因爲 flow $\phi_t(\mathbf{x}_0) = \mathbf{x}_t$ $\phi_t(\mathbf{x}_0) =\mathbf{x}_t = (2t-1)\boldsymbol{\mu} + \sqrt{2t^2 - 2t + 1} \cdot (\mathbf{x}_0 + \boldsymbol{\mu})$ The path (flow $\phi(x_0)$) is curved due to the $\sqrt{2t^2 - 2t + 1}$ term, which is nonlinear in $t$.

通用的表示：（Two indepedent Gaussians, Appendix E and F) $\boxed{\mathbf{u}_t(\mathbf{x}) = (\boldsymbol{\mu}_1 - \boldsymbol{\mu}_0) + \frac{ {d\log\sigma}_t^{2}}{2 dt} (\mathbf{x} - \boldsymbol{\mu}_t)}$ $\begin{aligned} \mathbf{x}(t) &= \left[(1-t) \boldsymbol{\mu}_0 + t \boldsymbol{\mu}_1\right] + \dfrac{\sqrt{(1-t)^2 \sigma_0^2 + t^2 \sigma_1^2}}{\sigma_0} (\mathbf{x}_0 - \boldsymbol{\mu}_0)\\ \phi_t(\mathbf{x}_0) &= \mathbf{x}(t)=\boldsymbol{\mu}_t + \dfrac{\sigma_t}{\sigma_0} (\mathbf{x}_0 - \boldsymbol{\mu}_0)\\ \end{aligned}$

$\boldsymbol{\mu}_t = (1-t) \boldsymbol{\mu}_0 + t \boldsymbol{\mu}_1 = \boldsymbol{\mu}_0 + t(\boldsymbol{\mu}_1-\boldsymbol{\mu}_0)$ 是以 $\boldsymbol{\mu}_0$ 為起點，斜率為 $(\boldsymbol{\mu}_1-\boldsymbol{\mu}_0)$ 的直綫。
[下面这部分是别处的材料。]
==> config.mk <==
export PLATFORM = sky130hd
export DESIGN_NAME = amfq_ctrl
export DESIGN_NICKNAME = d
export VERILOG_FILES = /design/src/logic/amfq_fault_queue.v /design/src/logic/amfq_ctrl.v
export VERILOG_INCLUDE_DIRS = /design/src /design/src/logic
export SDC_FILE = /design/constraint.sdc
export NUM_CORES = 1
export LEC_CHECK = 0
export BUFFER_PORTS_ARGS = -buffer_cell sky130_fd_sc_hd__buf_2
export CORE_ASPECT_RATIO = 0.5
export CORE_MARGIN = 4
export CORE_UTILIZATION = 40
export CTS_CLUSTER_DIAMETER = 80
export DETAILED_ROUTE_END_ITERATION = 10
export HOLD_SLACK_MARGIN = 0.08
export PLACE_DENSITY_LB_ADDON = 0.08
export SLEW_MARGIN = 5
export SYNTH_ARGS = -nofsm -noshare
export SYNTH_HDL_FRONTEND = slang
export SYNTH_SLANG_ARGS = --single-unit
==> constraint.sdc <==
create_clock -name MCLK -period 12.73 [get_ports MCLK]
set_input_delay 2.546 -clock MCLK [delete_from_list [all_inputs] [get_ports MCLK]]
set_output_delay 2.546 -clock MCLK [all_outputs]
set_load 0.005 [all_outputs]
==> src/logic/amfq_regs.vh <==
// amfq_regs.vh: register offsets, field positions, reset values and
// timing constants for the alert, mask and fault queue controller.
// assumes inclusion by the controller only; the fault queue counter does not include it.
`ifndef AMFQ_REGS_VH
`define AMFQ_REGS_VH

// ==========================================================
// register offsets
`define AMFQ_CFG1_ADDR 8'h01
`define AMFQ_CFG4_ADDR 8'h04
`define AMFQ_FQ_ADDR 8'h06
`define AMFQ_MASK1_ADDR 8'h08
`define AMFQ_MASK2_ADDR 8'h09
`define AMFQ_MASK3_ADDR 8'h0A
`define AMFQ_LHL_ADDR 8'h0B
`define AMFQ_LLL_ADDR 8'h0C
`define AMFQ_RHL_ADDR 8'h0E
`define AMFQ_RLL_ADDR 8'h0F
`define AMFQ_RATE_ADDR 8'h22
`define AMFQ_ST1_ADDR 8'h4F
`define AMFQ_ST2_ADDR 8'h50
`define AMFQ_ST3_ADDR 8'h51

// ==========================================================
// field positions and masks
`define AMFQ_CFG1_COMP_BIT 3
`define AMFQ_CFG4_REF_BIT 7
`define AMFQ_MASK1_USED 8'hF8
`define AMFQ_MASK2_USED 8'h1C
`define AMFQ_MASK3_USED 8'hC0
`define AMFQ_TSTATE_BIT 8'h04
`define AMFQ_RATE_MAX 8'h0A
`define AMFQ_RATE_NOAVG 4'h8

// ==========================================================
// reset values
`define AMFQ_CFG_RST 8'h00
`define AMFQ_FQ_RST 4'h0
`define AMFQ_MASK_RST 8'h00
`define AMFQ_HLIM_RST 8'h8B
`define AMFQ_LLIM_RST 8'h54
`define AMFQ_RATE_RST 8'h04
`define AMFQ_RATE_ACT_RST 4'h4

// ==========================================================
// timing: slowest conversion period and clock rate
`define AMFQ_MCLK_HZ 100000000
`define AMFQ_SLOW_PERIOD_MS 16000

`endif

==> src/logic/amfq_fault_queue.v <==
// amfq_fault_queue.v: consecutive out-of-limit counter of one
// temperature channel.
// assumes one sample pulse per finished reading of this channel.
`timescale 1ns/1ps

module amfq_fault_queue (
   input wire clk,
   input wire rst_n,
   input wire ce,
   input wire sample,
   input wire out_of_limit,
   input wire clear,
   input wire [2:0] depth,
   output wire fill
);

reg [2:0] cnt_r;
reg [2:0] cnt_nxt;
reg [2:0] base;

// ==========================================================
// counting, saturating at four so it never wraps
always @*
begin
   base = clear ? 3'h0 : cnt_r;
   cnt_nxt = base;
   if (sample)
   begin
      if (!out_of_limit)
         cnt_nxt = 3'h0;
      else if (base != 3'h4)
         cnt_nxt = base + 3'h1;
   end
end

// fill fires on every reading that keeps the run at depth or beyond
assign fill = sample & out_of_limit & (cnt_nxt >= depth);

// ==========================================================
// state
always @(posedge clk)
begin
   if (!rst_n)
      cnt_r <= 3'h0;
   else if (ce)
      cnt_r <= cnt_nxt;
end

endmodule // amfq_fault_queue

==> src/logic/amfq_ctrl.v <==
// amfq_ctrl.v: alert line, mask registers, status registers, fault
// queues, fan-fault pin and conversion-rate pacing of the monitor.
// assumes register port and event sources are logic on MCLK, so no
// synchronisers; the serial bus decoder drives the register strobes.
`timescale 1ns/1ps
`include "amfq_regs.vh"

// Behaviour
// config 1 bit 3 low selects latched alert, high comparator
// latched: out-of-limit sets status; unmasked source drives alert low
// latched alert holds until status read or alert response
// comparator alert follows unmasked out-of-limit sources, self clears
// mask suppresses alert only; status still sets
// mask 1 at 0x08 gates local, remote limits and diode error
// mask 2 at 0x09 gates thermal percent, limit and pin state
// thermal pin state mask ignored in comparator mode
// mask 3 at 0x0A gates fan stall and fan alarm speed
// fan-fault pin asserts on fan stall in fan-fault function
// pin is fan-fault after reset, reference when config 4 bit 7 set
// fault queue only on temperature channels, only in latched mode
// one queue per channel; alert after depth consecutive out readings
// depth from bits 3:0 of 0x06 gives 1, 2, 3 or 4
// queue counts regardless of status bits
// queues clear on alert response, status 1 read or reset
// queue clear releases alert; refill reasserts it
// rate codes 0x00 to 0x0A double from 1/16 to 64 per second
// averaging off at 16, 32 and 64 per second
// new rate applies only after the current loop finishes
// host masks serviced source and unmasks once status clears
// high limit flags at or above, low limit strictly below
// status bits sticky; read clears only once condition gone
// status 3 bit 0 reads one while alert is driven low
// other sources, and comparator mode, alert on first event
module amfq_ctrl #(
   parameter [31:0] CONV_BASE_CYC =
      `AMFQ_SLOW_PERIOD_MS * (`AMFQ_MCLK_HZ / 1000)
) (
   input wire MCLK,
   input wire RST_N,
   input wire CE,
   input wire [7:0] REG_ADDR,
   input wire [7:0] REG_WDATA,
   input wire REG_WR,
   input wire REG_RD,
   output wire [7:0] REG_RDATA,
   input wire ARA_DONE,
   input wire MEAS_VALID,
   input wire MEAS_CH,
   input wire [7:0] MEAS_VALUE,
   input wire REMOTE_DIODE_ERROR_SOURCE,
   input wire THERMAL_PCT_SOURCE,
   input wire THERMAL_LIMIT_ASSERT_SOURCE,
   input wire THERMAL_PIN_STATE_SOURCE,
   input wire FAN_STALL_SOURCE,
   input wire FAN_ALARM_SPEED_SOURCE,
   input wire LOOP_DONE,
   output wire ALERT_N,
   output wire FAN_FAULT_N,
   output wire REF_SEL,
   output wire CONV_START,
   output wire [3:0] RATE_CODE,
   output wire AVG_EN
);

// ==========================================================
// helpers
function [2:0] fq_depth;
   input [3:0] code;
   begin
      if (code[3])
         fq_depth = 3'h4;
      else if (code[2])
         fq_depth = 3'h3;
      else if (code[1])
         fq_depth = 3'h2;
      else
         fq_depth = 3'h1;
   end
endfunction

// ==========================================================
// state
reg [7:0] cfg1_r;
reg [7:0] cfg4_r;
reg [3:0] fq_r;
reg [7:0] mask1_r;
reg [7:0] mask2_r;
reg [7:0] mask3_r;
reg [7:0] lhl_r;
reg [7:0] lll_r;
reg [7:0] rhl_r;
reg [7:0] rll_r;
reg [7:0] rate_req_r;
reg [3:0] rate_act_r;
reg avg_en_r;
reg [30:0] conv_cnt_r;
reg conv_start_r;
reg [3:0] tcur_r;
reg [7:0] st1_r;
reg [7:0] st2_r;
reg [7:0] st3_r;
reg [7:0] pend1_r;
reg [7:0] pend2_r;
reg [7:0] pend3_r;
reg alert_n_r;
reg fan_fault_n_r;
reg [7:0] rdata_r;

reg [7:0] st1_nxt;
reg [7:0] st2_nxt;
reg [7:0] st3_nxt;
reg [7:0] pend1_nxt;
reg [7:0] pend2_nxt;
reg [7:0] pend3_nxt;
reg [7:0] rd_mux;
reg alert_nxt;

wire comp_w = cfg1_r[`AMFQ_CFG1_COMP_BIT];
wire ref_w = cfg4_r[`AMFQ_CFG4_REF_BIT];
wire rd1_w = REG_RD & (REG_ADDR == `AMFQ_ST1_ADDR);
wire rd2_w = REG_RD & (REG_ADDR == `AMFQ_ST2_ADDR);
wire rd3_w = REG_RD & (REG_ADDR == `AMFQ_ST3_ADDR);
wire qclr_w = rd1_w | ARA_DONE;

// ==========================================================
// limit comparison of the reading in flight
wire [7:0] hlim_w = MEAS_CH ? rhl_r : lhl_r;
wire [7:0] llim_w = MEAS_CH ? rll_r : lll_r;
wire hi_w = MEAS_VALUE >= hlim_w;
wire lo_w = MEAS_VALUE < llim_w;
wire [3:0] upd_w = !MEAS_VALID ? 4'h0 : (MEAS_CH ? 4'h3 : 4'hC);
wire [3:0] ev_w = {hi_w, lo_w, hi_w, lo_w} & upd_w;
wire [3:0] tcur_nxt = (tcur_r & ~upd_w) | ev_w;

// ==========================================================
// one fault queue per temperature channel
wire fill_loc_w;
wire fill_rem_w;
wire [2:0] depth_w = fq_depth(fq_r);

amfq_fault_queue u_queue_local (
   .clk(MCLK),
   .rst_n(RST_N),
   .ce(CE),
   .sample(MEAS_VALID & ~MEAS_CH),
   .out_of_limit(hi_w | lo_w),
   .clear(qclr_w),
   .depth(depth_w),
   .fill(fill_loc_w)
);

amfq_fault_queue u_queue_remote (
   .clk(MCLK),
   .rst_n(RST_N),
   .ce(CE),
   .sample(MEAS_VALID & MEAS_CH),
   .out_of_limit(hi_w | lo_w),
   .clear(qclr_w),
   .depth(depth_w),
   .fill(fill_rem_w)
);

// which temperature source just filled its queue
wire [3:0] fill_w = {fill_loc_w & hi_w, fill_loc_w & lo_w,
   fill_rem_w & hi_w, fill_rem_w & lo_w};

// ==========================================================
// live conditions, laid out as the status bytes
wire [7:0] live1_w = {tcur_r, REMOTE_DIODE_ERROR_SOURCE, 3'h0};
wire [7:0] live2_w = {3'h0, THERMAL_PCT_SOURCE,
   THERMAL_LIMIT_ASSERT_SOURCE, THERMAL_PIN_STATE_SOURCE, 2'h0};
wire [7:0] live3_w = {FAN_STALL_SOURCE, FAN_ALARM_SPEED_SOURCE, 6'h0};
wire [7:0] set1_w = {ev_w, REMOTE_DIODE_ERROR_SOURCE, 3'h0};

// ==========================================================
// sticky status; a set in the clearing cycle wins
always @*
begin
   st1_nxt = (st1_r & (qclr_w ? live1_w : 8'hFF)) | set1_w;
   st2_nxt = (st2_r & ((rd2_w | ARA_DONE) ? live2_w : 8'hFF))
      | live2_w;
   st3_nxt = (st3_r & ((rd3_w | ARA_DONE) ? live3_w : 8'hFF))
      | live3_w;
end

// ==========================================================
// latched alert sources; temperature ones only via the queue
always @*
begin
   pend1_nxt = (qclr_w ? 8'h00 : pend1_r)
      | ({fill_w, REMOTE_DIODE_ERROR_SOURCE, 3'h0} & ~mask1_r);
   pend2_nxt = ((rd2_w | ARA_DONE) ? 8'h00 : pend2_r)
      | (live2_w & ~mask2_r);
   pend3_nxt = ((rd3_w | ARA_DONE) ? 8'h00 : pend3_r)
      | (live3_w & ~mask3_r);
   if (comp_w)
   begin
      // queue plays no part here, so nothing may stay latched
      pend1_nxt = 8'h00;
      pend2_nxt = 8'h00;
      pend3_nxt = 8'h00;
   end
end

// ==========================================================
// alert level; masking later also releases a held source
always @*
begin
   if (comp_w)
      alert_nxt = |(live1_w & ~mask1_r)
         | |(live2_w & ~(mask2_r & ~`AMFQ_TSTATE_BIT))
         | |(live3_w & ~mask3_r);
   else
      alert_nxt = |(pend1_r & ~mask1_r)
         | |(pend2_r & ~mask2_r)
         | |(pend3_r & ~mask3_r);
end

// ==========================================================
// read data; reserved bits read as zero
always @*
begin
   case (REG_ADDR)
      `AMFQ_CFG1_ADDR: rd_mux = cfg1_r;
      `AMFQ_CFG4_ADDR: rd_mux = cfg4_r;
      `AMFQ_FQ_ADDR: rd_mux = {4'h0, fq_r};
      `AMFQ_MASK1_ADDR: rd_mux = mask1_r;
      `AMFQ_MASK2_ADDR: rd_mux = mask2_r;
      `AMFQ_MASK3_ADDR: rd_mux = mask3_r;
      `AMFQ_LHL_ADDR: rd_mux = lhl_r;
      `AMFQ_LLL_ADDR: rd_mux = lll_r;
      `AMFQ_RHL_ADDR: rd_mux = rhl_r;
      `AMFQ_RLL_ADDR: rd_mux = rll_r;
      `AMFQ_RATE_ADDR: rd_mux = rate_req_r;
      `AMFQ_ST1_ADDR: rd_mux = st1_r;
      `AMFQ_ST2_ADDR: rd_mux = st2_r;
      `AMFQ_ST3_ADDR: rd_mux = {st3_r[7:1], ~alert_n_r};
      default: rd_mux = 8'h00;
   endcase
end

// ==========================================================
// register writes; reserved mask bits are never stored
always @(posedge MCLK)
begin
   if (!RST_N)
   begin
      cfg1_r <= `AMFQ_CFG_RST;
      cfg4_r <= `AMFQ_CFG_RST;
      fq_r <= `AMFQ_FQ_RST;
      mask1_r <= `AMFQ_MASK_RST;
      mask2_r <= `AMFQ_MASK_RST;
      mask3_r <= `AMFQ_MASK_RST;
      lhl_r <= `AMFQ_HLIM_RST;
      lll_r <= `AMFQ_LLIM_RST;
      rhl_r <= `AMFQ_HLIM_RST;
      rll_r <= `AMFQ_LLIM_RST;
      rate_req_r <= `AMFQ_RATE_RST;
      rdata_r <= 8'h00;
   end
   else if (CE)
   begin
      if (REG_RD)
         rdata_r <= rd_mux;
      if (REG_WR)
      begin
         case (REG_ADDR)
            `AMFQ_CFG1_ADDR: cfg1_r <= REG_WDATA;
            `AMFQ_CFG4_ADDR: cfg4_r <= REG_WDATA;
            `AMFQ_FQ_ADDR: fq_r <= REG_WDATA[3:0];
            `AMFQ_MASK1_ADDR: mask1_r <= REG_WDATA & `AMFQ_MASK1_USED;
            `AMFQ_MASK2_ADDR: mask2_r <= REG_WDATA & `AMFQ_MASK2_USED;
            `AMFQ_MASK3_ADDR: mask3_r <= REG_WDATA & `AMFQ_MASK3_USED;
            `AMFQ_LHL_ADDR: lhl_r <= REG_WDATA;
            `AMFQ_LLL_ADDR: lll_r <= REG_WDATA;
            `AMFQ_RHL_ADDR: rhl_r <= REG_WDATA;
            `AMFQ_RLL_ADDR: rll_r <= REG_WDATA;
            `AMFQ_RATE_ADDR: rate_req_r <= REG_WDATA;
            default: ;
         endcase
      end
   end
end

// ==========================================================
// status, pending and alert flip-flops
always @(posedge MCLK)
begin
   if (!RST_N)
   begin
      tcur_r <= 4'h0;
      st1_r <= 8'h00;
      st2_r <= 8'h00;
      st3_r <= 8'h00;
      pend1_r <= 8'h00;
      pend2_r <= 8'h00;
      pend3_r <= 8'h00;
      alert_n_r <= 1'b1;
      fan_fault_n_r <= 1'b1;
   end
   else if (CE)
   begin
      tcur_r <= tcur_nxt;
      st1_r <= st1_nxt;
      st2_r <= st2_nxt;
      st3_r <= st3_nxt;
      pend1_r <= pend1_nxt;
      pend2_r <= pend2_nxt;
      pend3_r <= pend3_nxt;
      alert_n_r <= ~alert_nxt;
      // stall shown only while the pin has its fan-fault function
      fan_fault_n_r <= ~(FAN_STALL_SOURCE & ~ref_w);
   end
end

// ==========================================================
// conversion pacing; a rate change waits for the loop boundary
// so one round-robin pass never mixes two rates
wire rate_ok_w = rate_req_r <= `AMFQ_RATE_MAX;
wire [30:0] base_w = CONV_BASE_CYC[30:0];
wire [30:0] period_w = base_w >> rate_act_r;
wire conv_due_w = conv_cnt_r >= (period_w - 31'h1);

always @(posedge MCLK)
begin
   if (!RST_N)
   begin
      rate_act_r <= `AMFQ_RATE_ACT_RST;
      avg_en_r <= 1'b1;
      conv_cnt_r <= 31'h0;
      conv_start_r <= 1'b0;
   end
   else if (CE)
   begin
      // reserved codes are kept for readback but never applied
      if (LOOP_DONE && rate_ok_w)
         rate_act_r <= rate_req_r[3:0];
      avg_en_r <= rate_act_r < `AMFQ_RATE_NOAVG;
      conv_start_r <= conv_due_w;
      if (conv_due_w)
         conv_cnt_r <= 31'h0;
      else
         conv_cnt_r <= conv_cnt_r + 31'h1;
   end
end

// ==========================================================
// outputs, all from flip-flops
assign REG_RDATA = rdata_r;
assign ALERT_N = alert_n_r;
assign FAN_FAULT_N = fan_fault_n_r;
assign REF_SEL = cfg4_r[`AMFQ_CFG4_REF_BIT];
assign CONV_START = conv_start_r;
assign RATE_CODE = rate_act_r;
assign AVG_EN = avg_en_r;

endmodule // amfq_ctrl

* Word level (Yosys, flattened, before mapping)
Index checks and enable logic that the tools add are counted.
Storage, ports and cells: bits in registers 175, input bits 39, output and inout port bits 17, word-level logic and storage cells 154
Operators by class: add/sub/neg operators 4, order comparisons 7, equality and inequality tests 16, shifts and indexed selects 1, mux-type cells 27, bitwise gates (word level) 52, reduce and logical (&&, ||, !) cells 20
Operators by type and width (number):
- 8-bit one-hot mux with 14 select lines | 1
- 8-bit 2-to-1 mux | 11
- 8-bit bitwise AND | 9
- 8-bit by 4-bit equality test with 1-bit output (second input constant) | 7
- 8-bit OR reduction | 6
- 8-bit bitwise OR | 5
- 3-bit AND reduction | 11
- 31-bit by 1-bit adder with 31-bit output (second input constant) | 1
- 31-bit greater-or-equal comparator | 1
- 31-bit 2-to-1 mux | 1
- 31-bit by 4-bit right shift with 31-bit output (first input constant) | 1
- 31-bit by 1-bit subtractor with 31-bit output (second input constant) | 1
- 3-bit 2-to-1 mux | 10
- 8-bit by 7-bit equality test with 1-bit output (second input constant) | 3
- 5-bit by 8-bit bitwise AND with 8-bit output | 2
- 8-bit by 3-bit equality test with 1-bit output (second input constant) | 2
- 5-bit inverter with 8-bit output | 2
- 8-bit inverter | 2
- 1-bit bitwise AND | 14
- 4-bit bitwise AND | 2
- 8-bit by 1-bit equality test with 1-bit output (second input constant) | 1
- 8-bit by 6-bit equality test with 1-bit output (second input constant) | 1
- 8-bit greater-or-equal comparator | 1
- 8-bit by 4-bit less-or-equal comparator with 1-bit output (second input constant) | 1
- 15 further kinds | 31

* Logic depth before layout (Yosys ltp)
Gate-level depths: netlist of run 1.
depth after elaboration 14, depth in mapped cells 18, gate-level depth less buffers 15

* Modules after synthesis
A second synthesis of run 1 with hierarchy kept.
Second synthesis, totals: cell total of the unflattened synthesis 1124, area, all modules 9178.8 um2
Modules (own cells, without submodules):
- amfq_ctrl | times used 1, cells each 1052, area an instance 8585.7 um2, sequential area each 3083.0 um2
- amfq_fault_queue (u_queue_remote) | times used 1, cells each 38, area an instance 316.6 um2, sequential area each 60.1 um2
- amfq_fault_queue (u_queue_local) | times used 1, cells each 34, area an instance 276.5 um2, sequential area each 60.1 um2

* Worst setup path before layout of run 1
No wires, ideal clock.
path type input -> register, start input MEAS_CH, end register pend1_r[7], setup time 0.115 ns, arrival time 5.749 ns, required time 12.615 ns, slack 6.866 ns, stages 17, path buffers 2, cells stage by stage buf_2 buf_1 mux2i_1 ha_1 a211oi_1 o21ai_0 a21oi_1 nand2_2 a31o_2 a32oi_1 ha_1 nand2b_1 a21oi_1 nor2b_1 o211ai_1 o31ai_1 and2_1
On the way: longest elaborated chain between the ends 11, elaborated cells between the ends (all ways) 16, classes of those cells order compare: 3; mux: 5; bitwise: 8
Ends and longest elaborated chain:
- start: declaration | RTL line amfq_ctrl.v:48 | input wire MEAS_CH,
- 8-bit 2-to-1 mux, on equally long branches | RTL line amfq_ctrl.v:127, amfq_ctrl.v:128
- 8-bit greater-or-equal comparator or 8-bit < comparator (tied branches) | RTL line amfq_ctrl.v:129, amfq_ctrl.v:130
- 1-bit bitwise OR | RTL line amfq_ctrl.v:146 | .out_of_limit(hi_w | lo_w),
- 3-bit 2-to-1 mux | RTL line amfq_fault_queue.v:29 | if (!out_of_limit)
- 3-bit 2-to-1 mux | RTL line amfq_fault_queue.v:27 | if (sample)
- 3-bit greater-or-equal comparator | RTL line amfq_fault_queue.v:37 | assign fill = sample & out_of_limit & (cnt_nxt >= depth);
- 1-bit bitwise AND | RTL line amfq_fault_queue.v:37
- 1-bit bitwise AND (*) | RTL line amfq_ctrl.v:164 | wire [3:0] fill_w = {fill_loc_w & hi_w, fill_loc_w & lo_w,
- 8-bit bitwise AND (*) | RTL line amfq_ctrl.v:191 | | ({fill_w, REMOTE_DIODE_ERROR_SOURCE, 3'h0} & ~mask1_r);
- 8-bit bitwise OR (*) | RTL line amfq_ctrl.v:191
- 8-bit 2-to-1 mux (*) | RTL line amfq_ctrl.v:196 | if (comp_w)
- end signal: assignment | RTL line amfq_ctrl.v:307 | pend1_r <= pend1_nxt;
- end: declaration | RTL line amfq_ctrl.v:102 | reg [7:0] pend1_r;
Every way passes the cells marked *; elsewhere a longest branch is shown, timed or not. A chain may end at the register's enable or synchronous reset.

* Worst setup path in the final report of run 1
Same ends and word-level chain as after synthesis.

==> results of run 1 <==
## sequential cells by signal (all words and copies together), names as in the netlist, 4 cells and up
name        cells
lhl_r           8
st1_r           8
REG_RDATA       8
RATE_CODE       4
cfg4_r          8
pend1_r         5
conv_cnt_r     31
rll_r           8
mask1_r         5
tcur_r          4
st2_r           8
rate_req_r      8
rhl_r           8
st3_r           7
cfg1_r          8
fq_r            4
lll_r           8
## cells in the final DEF (no fill, tap or decap), types with 6 or more instances in the layout
master and n:
a211oi_1 6, nor2_1 50, xor2_1 21, buf_4 9, a21boi_0 17, xnor2_1 11, nand2b_1 11, dfxtp_1 160
nand4_1 23, nor4_1 36, nand2_1 142, buf_2 54, o21a_1 6, ha_1 58, nor3_1 10, o211ai_1 8
mux2i_1 81, a21oi_1 53, inv_1 29, and2_1 10, and3_1 26, a22o_1 7, o21ai_0 38, nand3_1 46
a31oi_1 6, a22oi_1 18, o22ai_1 6, nor2b_1 65, mux2_2 8, clkbuf_16 17
## final cells by class
type / instances / area [µm²] / share of cell area, %
flip-flops and latches: 160 / 3200 / 30.5
clock inverters: 14 / 155 / 1.48
repair buffers: 63 / 338 / 3.22
multi-input cells: 863 / 5860 / 55.9
inverters: 29 / 109 / 1.04
well taps: 307 / 384 / 3.66
clock buffers: 18 / 439 / 4.19
## path summary, 6_finish.rpt
check,start,to,slack (ns),cells past startpoint
setup / recovery,MEAS_CH,pend1_r[7],6.85,16
hold / removal,REG_RDATA[7],REG_RDATA[7],0.46,2
setup reg to reg,RATE_CODE[2],conv_cnt_r[12],8.42,13
hold reg to reg,REG_RDATA[7],REG_RDATA[7],0.46,2
## power breakdown
group          internal [W]  switching [W]
clock              0.000297       0.000231
sequential         0.000506     0.00000427
combinational     0.0000276      0.0000545
total              0.000830       0.000290
## cell families after synthesis
logic type	share of synthesized area (%)
and+or+nand+nor	25.7
AOI/OAI and AO/OA	15.8
DFF	33.8
buffers and inverters	4.41
muxes	9.63
adders and majority gates	7.66
xor gates and xnor gates	2.96
## synthesized netlist by cell type (all sizes together) (19+ instances only)
cell,count,area (µm²)
clkbuf,54,203
ha,58,726
buf,21,106
nand3,47,240
a21oi,54,270
nor2,51,191
a21boi,19,143
dfxtp,160,3200
nor2b,65,407
inv,29,109
and3,26,163
o21ai,44,220
mux2i,81,811
nand4,24,156
nand2,143,539
xor2,21,184
nor4,39,272
## routing by layer
metal / wire length [µm] / GRT usage (%) / vias to the layer above
met1: 14600 / 32.0 / 4067
met4: 715 / 7.30 / 0
met2: 12800 / 35.4 / 205
li1: - / - / 4098
met3: 1460 / 5.06 / 42
met5: 0 / 0 / -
只有在$\mathbf{x}_0 = \boldsymbol{\mu}_0$ 才會走這條直綫。當 $\mathbf{x}_0 \ne \boldsymbol{\mu}_0$ 偏離的部分就會照 standard deviation 比例 ($\frac{\sigma_t}{\sigma_0}$) 加到這條直綫。
$t =0, \phi_0(x_0) = x_0$
$t =1, \phi_1(x_0) = \mu_1 + \frac{\sigma_1}{\sigma_0}(x_0-\mu_0)$. 如果 $\sigma_1=\sigma_0=\sigma$ , $\phi_1(x_0) = x_0+(\mu_1-\mu_0)$. 即是所有的終點都是起點加上 mean difference.

General Expression

$\boldsymbol{\mu}_t = (1 - t) \boldsymbol{\mu}_0 + t \boldsymbol{\mu}_1$ and $\boldsymbol{\Sigma}_t = (1 - t)^2 \boldsymbol{\Sigma}_0 + t^2 \boldsymbol{\Sigma}_1$ If $\boldsymbol{\Sigma}_0$ and $\boldsymbol{\Sigma}_1$ commute, the flow simplifies to: (Appendix H) $\boxed{\phi_t(\mathbf{x}_0)=\mathbf{x}(t) = \boldsymbol{\mu}_t + \boldsymbol{\Sigma}_t^{1/2} \boldsymbol{\Sigma}_0^{-1/2} \left( \mathbf{x}_0 - \boldsymbol{\mu}_0 \right)}$

Example: $\mathbf{x}_0 = [-10, 1]^\top$

Target: $\mathbf{x}_1 = \mathbf{x}_0 + 2\boldsymbol{\mu} = [10, 1]^\top$.
Trajectory:
$\mathbf{x}_t = \begin{bmatrix} 20t - 10 \\ \sqrt{2t^2 - 2t + 1} \end{bmatrix}$
Positions:
- $t=0$: $[-10, 1]^\top$
- $t=0.5$: $[0, \sqrt{0.5}]^\top \approx [0, 0.707]^\top$
- $t=1$: $[10, 1]^\top$.

Why Straight Lines Do Not Occur:

Independent coupling:
- For a fixed pair $(\mathbf{x}_0, \mathbf{x}_1)$, the conditional path is straight: $\mathbf{x}_t = (1-t)\mathbf{x}_0 + t\mathbf{x}_1$.
- However, $\mathbf{u}_t(\mathbf{x})$ is the marginal field (average over all $\mathbf{x}_1$), so individual paths curve to reconcile all possible endpoints.
Geometry:
- Straight lines require $\frac{d^2\mathbf{x}_t}{dt^2} = 0$. Here, acceleration is nonzero:
  $\frac{d\mathbf{u}_t}{dt} \neq 0 \implies \text{curved paths}.$

Conclusion:

Wrong. Under the given marginal vector field $\mathbf{u}_t(\mathbf{x})$:

Samples from $p_0$ travel to $\mathbf{x}_0 + 2\boldsymbol{\mu}$ (a valid sample from $p_1$).
The trajectory is not a straight line unless $\mathbf{x}_0 = -\boldsymbol{\mu}$ (mean of $p_0$).
Curved paths arise from the independent coupling, where the vector field averages over all possible $\mathbf{x}_1$.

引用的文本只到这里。